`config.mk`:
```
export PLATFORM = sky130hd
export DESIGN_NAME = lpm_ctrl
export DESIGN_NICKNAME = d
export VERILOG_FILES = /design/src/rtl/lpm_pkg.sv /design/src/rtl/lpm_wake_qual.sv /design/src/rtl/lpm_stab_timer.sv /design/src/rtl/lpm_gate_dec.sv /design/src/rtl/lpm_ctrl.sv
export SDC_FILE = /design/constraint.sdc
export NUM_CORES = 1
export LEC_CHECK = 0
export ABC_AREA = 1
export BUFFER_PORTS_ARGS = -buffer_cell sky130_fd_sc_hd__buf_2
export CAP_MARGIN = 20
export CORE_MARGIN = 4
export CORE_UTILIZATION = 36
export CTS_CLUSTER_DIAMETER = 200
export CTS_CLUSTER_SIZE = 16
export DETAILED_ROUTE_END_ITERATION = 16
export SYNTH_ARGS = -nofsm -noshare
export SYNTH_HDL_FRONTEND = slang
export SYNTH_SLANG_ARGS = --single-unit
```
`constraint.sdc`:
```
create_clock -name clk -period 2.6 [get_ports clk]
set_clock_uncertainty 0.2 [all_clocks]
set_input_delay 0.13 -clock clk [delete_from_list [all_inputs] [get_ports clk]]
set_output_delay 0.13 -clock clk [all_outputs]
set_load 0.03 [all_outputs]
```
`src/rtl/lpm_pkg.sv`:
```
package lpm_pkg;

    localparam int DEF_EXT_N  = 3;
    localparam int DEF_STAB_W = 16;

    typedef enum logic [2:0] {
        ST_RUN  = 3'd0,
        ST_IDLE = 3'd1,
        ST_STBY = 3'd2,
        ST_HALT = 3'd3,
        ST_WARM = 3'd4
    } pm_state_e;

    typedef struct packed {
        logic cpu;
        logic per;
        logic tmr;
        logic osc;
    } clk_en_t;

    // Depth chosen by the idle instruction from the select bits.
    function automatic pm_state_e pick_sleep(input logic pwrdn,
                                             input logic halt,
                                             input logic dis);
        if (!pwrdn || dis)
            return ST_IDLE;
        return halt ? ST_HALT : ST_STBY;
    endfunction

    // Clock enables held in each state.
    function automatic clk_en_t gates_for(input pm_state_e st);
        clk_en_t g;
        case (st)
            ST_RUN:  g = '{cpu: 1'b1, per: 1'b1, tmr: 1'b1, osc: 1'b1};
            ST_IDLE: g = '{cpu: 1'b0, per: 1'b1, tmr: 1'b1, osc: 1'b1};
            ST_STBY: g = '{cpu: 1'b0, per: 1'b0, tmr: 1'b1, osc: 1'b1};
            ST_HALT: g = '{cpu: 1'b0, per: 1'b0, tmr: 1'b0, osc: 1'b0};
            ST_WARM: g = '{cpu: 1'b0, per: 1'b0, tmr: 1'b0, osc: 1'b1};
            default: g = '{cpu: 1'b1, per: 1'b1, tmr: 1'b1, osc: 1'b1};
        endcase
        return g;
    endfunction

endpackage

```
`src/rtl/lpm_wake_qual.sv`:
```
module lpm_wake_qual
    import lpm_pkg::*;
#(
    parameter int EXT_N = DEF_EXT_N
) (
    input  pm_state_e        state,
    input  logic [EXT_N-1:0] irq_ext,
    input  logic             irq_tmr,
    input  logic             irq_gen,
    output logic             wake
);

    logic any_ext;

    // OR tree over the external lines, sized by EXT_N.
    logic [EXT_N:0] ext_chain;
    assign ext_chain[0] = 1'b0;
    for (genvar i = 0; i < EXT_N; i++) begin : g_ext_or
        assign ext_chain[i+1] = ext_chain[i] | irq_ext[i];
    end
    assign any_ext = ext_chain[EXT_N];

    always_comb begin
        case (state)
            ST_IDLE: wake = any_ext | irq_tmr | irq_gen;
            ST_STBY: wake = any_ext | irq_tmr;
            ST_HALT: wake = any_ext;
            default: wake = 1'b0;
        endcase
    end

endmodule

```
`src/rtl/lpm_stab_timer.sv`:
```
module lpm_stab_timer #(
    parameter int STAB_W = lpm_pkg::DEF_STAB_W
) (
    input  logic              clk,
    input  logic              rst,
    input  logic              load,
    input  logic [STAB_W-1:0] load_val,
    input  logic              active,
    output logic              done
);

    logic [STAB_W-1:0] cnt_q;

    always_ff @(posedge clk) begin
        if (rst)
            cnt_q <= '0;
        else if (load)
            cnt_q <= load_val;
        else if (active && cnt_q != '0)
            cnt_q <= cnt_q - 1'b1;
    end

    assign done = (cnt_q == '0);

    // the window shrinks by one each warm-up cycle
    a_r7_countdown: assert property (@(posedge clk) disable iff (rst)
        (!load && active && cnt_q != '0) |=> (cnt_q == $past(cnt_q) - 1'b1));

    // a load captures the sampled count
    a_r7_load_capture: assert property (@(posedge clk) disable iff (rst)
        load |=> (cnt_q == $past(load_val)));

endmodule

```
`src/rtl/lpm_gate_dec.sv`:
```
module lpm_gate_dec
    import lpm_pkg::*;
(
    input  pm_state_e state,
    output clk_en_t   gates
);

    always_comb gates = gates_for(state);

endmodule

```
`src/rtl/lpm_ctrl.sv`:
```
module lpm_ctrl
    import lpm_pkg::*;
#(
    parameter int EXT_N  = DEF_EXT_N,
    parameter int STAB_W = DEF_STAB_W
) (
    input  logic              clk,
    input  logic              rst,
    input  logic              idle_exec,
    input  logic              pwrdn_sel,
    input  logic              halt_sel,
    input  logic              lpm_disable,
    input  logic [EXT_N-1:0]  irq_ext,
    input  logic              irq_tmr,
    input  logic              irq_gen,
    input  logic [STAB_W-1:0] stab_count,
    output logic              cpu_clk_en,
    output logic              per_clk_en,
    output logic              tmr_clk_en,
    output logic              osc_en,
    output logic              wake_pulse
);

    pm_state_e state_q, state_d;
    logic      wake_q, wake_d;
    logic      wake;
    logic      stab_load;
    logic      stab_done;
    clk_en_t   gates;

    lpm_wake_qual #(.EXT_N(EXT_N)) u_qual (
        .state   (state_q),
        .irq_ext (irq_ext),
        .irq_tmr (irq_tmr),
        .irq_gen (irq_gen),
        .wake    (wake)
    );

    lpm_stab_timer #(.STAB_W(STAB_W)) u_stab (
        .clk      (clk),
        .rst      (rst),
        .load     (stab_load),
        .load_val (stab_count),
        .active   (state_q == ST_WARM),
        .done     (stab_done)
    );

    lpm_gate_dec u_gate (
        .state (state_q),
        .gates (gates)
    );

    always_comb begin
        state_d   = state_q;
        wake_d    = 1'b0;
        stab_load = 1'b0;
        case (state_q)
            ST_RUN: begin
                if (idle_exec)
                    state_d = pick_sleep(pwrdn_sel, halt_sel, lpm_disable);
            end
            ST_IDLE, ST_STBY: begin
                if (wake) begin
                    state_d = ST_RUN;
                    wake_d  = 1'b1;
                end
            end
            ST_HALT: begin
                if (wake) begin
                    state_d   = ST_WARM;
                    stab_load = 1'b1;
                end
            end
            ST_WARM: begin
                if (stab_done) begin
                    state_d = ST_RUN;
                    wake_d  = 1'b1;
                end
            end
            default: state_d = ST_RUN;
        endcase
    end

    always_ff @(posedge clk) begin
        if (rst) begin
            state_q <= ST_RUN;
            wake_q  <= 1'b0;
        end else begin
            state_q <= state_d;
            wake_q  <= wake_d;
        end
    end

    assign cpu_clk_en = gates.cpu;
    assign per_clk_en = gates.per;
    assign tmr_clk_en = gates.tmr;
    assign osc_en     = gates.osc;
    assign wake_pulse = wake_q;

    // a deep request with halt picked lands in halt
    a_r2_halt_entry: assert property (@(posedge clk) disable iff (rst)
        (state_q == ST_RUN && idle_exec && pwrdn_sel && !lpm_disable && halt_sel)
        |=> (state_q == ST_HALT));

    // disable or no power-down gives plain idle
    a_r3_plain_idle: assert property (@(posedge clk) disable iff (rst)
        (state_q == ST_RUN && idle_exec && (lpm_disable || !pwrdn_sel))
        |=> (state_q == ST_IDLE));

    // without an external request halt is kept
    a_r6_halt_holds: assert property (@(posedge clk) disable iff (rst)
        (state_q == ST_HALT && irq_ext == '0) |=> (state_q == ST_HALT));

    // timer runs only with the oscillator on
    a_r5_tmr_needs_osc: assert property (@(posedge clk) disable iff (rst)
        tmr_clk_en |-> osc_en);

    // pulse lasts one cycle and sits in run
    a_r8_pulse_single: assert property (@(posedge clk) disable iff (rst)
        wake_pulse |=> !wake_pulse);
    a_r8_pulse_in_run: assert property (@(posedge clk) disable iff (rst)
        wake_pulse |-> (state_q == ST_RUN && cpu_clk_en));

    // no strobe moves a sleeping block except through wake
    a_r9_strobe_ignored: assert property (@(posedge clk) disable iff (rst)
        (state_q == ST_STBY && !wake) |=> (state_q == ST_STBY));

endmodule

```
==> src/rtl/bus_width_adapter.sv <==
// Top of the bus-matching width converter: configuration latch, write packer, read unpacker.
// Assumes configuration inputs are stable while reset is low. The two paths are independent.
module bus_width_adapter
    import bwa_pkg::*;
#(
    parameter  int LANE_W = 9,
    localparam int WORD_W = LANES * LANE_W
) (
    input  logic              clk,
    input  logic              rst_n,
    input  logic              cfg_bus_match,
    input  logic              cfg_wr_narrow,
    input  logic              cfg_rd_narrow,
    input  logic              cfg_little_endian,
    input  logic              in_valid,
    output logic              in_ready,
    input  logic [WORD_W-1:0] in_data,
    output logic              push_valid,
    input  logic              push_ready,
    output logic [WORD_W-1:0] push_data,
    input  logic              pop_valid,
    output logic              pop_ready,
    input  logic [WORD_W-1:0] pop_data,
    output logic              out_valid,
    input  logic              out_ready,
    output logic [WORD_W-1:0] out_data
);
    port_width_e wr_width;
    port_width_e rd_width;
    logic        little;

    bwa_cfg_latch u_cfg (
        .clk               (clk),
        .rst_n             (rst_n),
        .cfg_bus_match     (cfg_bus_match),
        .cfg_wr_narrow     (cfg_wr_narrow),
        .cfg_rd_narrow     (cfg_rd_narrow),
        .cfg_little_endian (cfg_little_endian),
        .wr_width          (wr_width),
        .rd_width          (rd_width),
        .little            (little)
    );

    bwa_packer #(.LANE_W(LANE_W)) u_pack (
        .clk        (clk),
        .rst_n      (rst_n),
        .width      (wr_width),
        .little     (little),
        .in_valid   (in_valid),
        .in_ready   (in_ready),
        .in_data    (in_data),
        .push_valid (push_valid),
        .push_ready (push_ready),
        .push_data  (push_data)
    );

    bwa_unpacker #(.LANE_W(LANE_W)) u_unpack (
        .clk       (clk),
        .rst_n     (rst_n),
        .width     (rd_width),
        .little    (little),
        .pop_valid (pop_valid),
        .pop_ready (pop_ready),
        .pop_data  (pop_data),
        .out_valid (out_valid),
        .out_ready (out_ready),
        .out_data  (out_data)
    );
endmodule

********

#### [What is needed]
After reading through the material, report every line that holds "typedef".

#### [Response area]
    typedef enum logic [2:0] {
    typedef struct packed {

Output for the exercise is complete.